Fascia is extremely important membrane layers of connective tissue, mostly made up of collagen, tiny blood vessels and nerves; that surrounds, covers, and interweaves like a web around all of our body's muscular structures. This includes all of the organs and all of the muscles found throughout the body from head to toe.
It is equally important, and if not more so, to stretch the fascia before performing any exercises or more dynamic yoga poses.
Fascia can become stiff, loose, or torn if not properly stretched and maintained. Many people when first beginning any exercise routine may find that after their first few workouts that they are very sore (DOMS) and inflamed (fascitis: inflamed fascia). This can be because of a few common causes such as not properly warming up and cooling down before an exercise routine, having a sedentary lifestyle is a major contributor, repeated motions in your daily life that can align your muscles improperly which then causes pain when we attempt to realign them to their proper locations, and of course past injuries can play a role in how our body responds to newly introduced exercises.
Stretching is an instinctual act. We do it when we're tired, sore, getting out of bed, etc. and even animals do it on a regular basis. Our body sends us pre-warning signals to stretch and we are all guilty of ignoring these signals, then trying to move after the fact, only to realize how sore you have now become. Ignoring these crucial warnings could lead to injury and even immobility.
There are several ways to stretch and be proactive about your muscle health including warm-up and cool-down stretching before exercising, stretching in between sets of exercise (although there are different thought processes behind this, as a yoga instructor I believe it to be imperative), stretching before going to bed and then again after you wake up. If you have a job that requires you to stand or sit for long periods of time, try to do some simple stretches every 15-20 minutes, or walk around if you can.

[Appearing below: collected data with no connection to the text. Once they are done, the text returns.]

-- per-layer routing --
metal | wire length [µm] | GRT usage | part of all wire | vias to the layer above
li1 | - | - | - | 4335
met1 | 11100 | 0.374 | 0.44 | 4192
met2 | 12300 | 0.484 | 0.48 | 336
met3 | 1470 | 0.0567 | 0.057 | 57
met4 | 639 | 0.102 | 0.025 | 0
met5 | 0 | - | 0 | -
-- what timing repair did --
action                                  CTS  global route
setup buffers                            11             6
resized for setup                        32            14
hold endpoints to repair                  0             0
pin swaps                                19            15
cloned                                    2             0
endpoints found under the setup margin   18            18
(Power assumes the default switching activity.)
`config.mk`:
```
export PLATFORM = sky130hd
export DESIGN_NAME = spi_frame_decoder_flat
export DESIGN_NICKNAME = d
export VERILOG_FILES = /design/src/rtl/spi_frame_decoder_pkg.sv /design/src/rtl/spi_frame_decoder_if.sv /design/src/rtl/spi_frame_decoder.sv /design/src/flat_wrapper.sv
export SDC_FILE = /design/constraint.sdc
export NUM_CORES = 1
export LEC_CHECK = 0
export CORE_ASPECT_RATIO = 1.4
export CORE_MARGIN = 5
export CORE_UTILIZATION = 30
export CTS_BUF_LIST = sky130_fd_sc_hd__clkbuf_16
export DETAILED_ROUTE_END_ITERATION = 8
export SYNTH_ARGS = -nofsm -noshare
export SYNTH_HDL_FRONTEND = slang
export SYNTH_SLANG_ARGS = --single-unit
```
`constraint.sdc`:
```
create_clock -name clk_sb -period 2.1 [get_ports clk_sb]
set_clock_uncertainty 0.05 [all_clocks]
set_input_delay 0.42 -clock clk_sb [delete_from_list [all_inputs] [get_ports clk_sb]]
set_output_delay 0.42 -clock clk_sb [all_outputs]
set_load 0.02 [all_outputs]
```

Many stretches can keep your muscles strong, supple, and healthy. Great poses in yoga that can be done at any time of the day and can be done more than once a day are:
-Balasana (child's pose)
-Adho Mukha Svanasana (downward facing dog)
-Tadasana (mountain pose)
-Uttanasana (forward fold)
-Ardha Uttanasana (half-lift in forward fold)
-Bidilasana/Biralasana (cat-cow) either seated or in table-top
-Baddha Konasana (bound-angle/butterfly)
-Dandasana (staff pose
-Paschimottanasana (seated forward fold)
-Janu Sirsasana (seated tree-pose)
-comfortable seated twist
-Apanasana (supine knees to chest)
-Ananda Balasana (happy baby/dead beetle)
-Savasana (corpse pose)
These are lighter yoga stretches and great to do at any time. They can be done individually and held for a few breaths or in a set sequence to create your own flow. To deepen the stretch of these poses, one can hold a pose for several breaths or minutes and then repeat the pose to even further deepen the stretch.
Other lighter stretches to consider:
-neck rolls making an oval with your chin, looking from one side to the other, shoulder rolls forward and back
-interlacing the fingers and stretching them in front of you with palms out, overhead, and behind your back.
To achieve a very deep yoga stretch, you could (and should) perform several or all of the above poses and consider adding:
-Eka Pada Koptanasana (pigeon pose), either prone or supine versions are great for deeper stretching
-Halasana (plow pose)
-Salamba Sarvangasana (shoulder stand) with or without leg variations
-Setu Bandha Savangasana (supported bridge pose)
-supine leg twists variations (legs together, crossed, or one leg crossed over the body)
-Upavista Konasana with variations (i.e. seated wide-legs with forward fold and side to side).
There are many other poses that could be added in, however, these are great yoga poses to get you started on practicing releasing your fascia and keeping the muscular structure of your body healthy.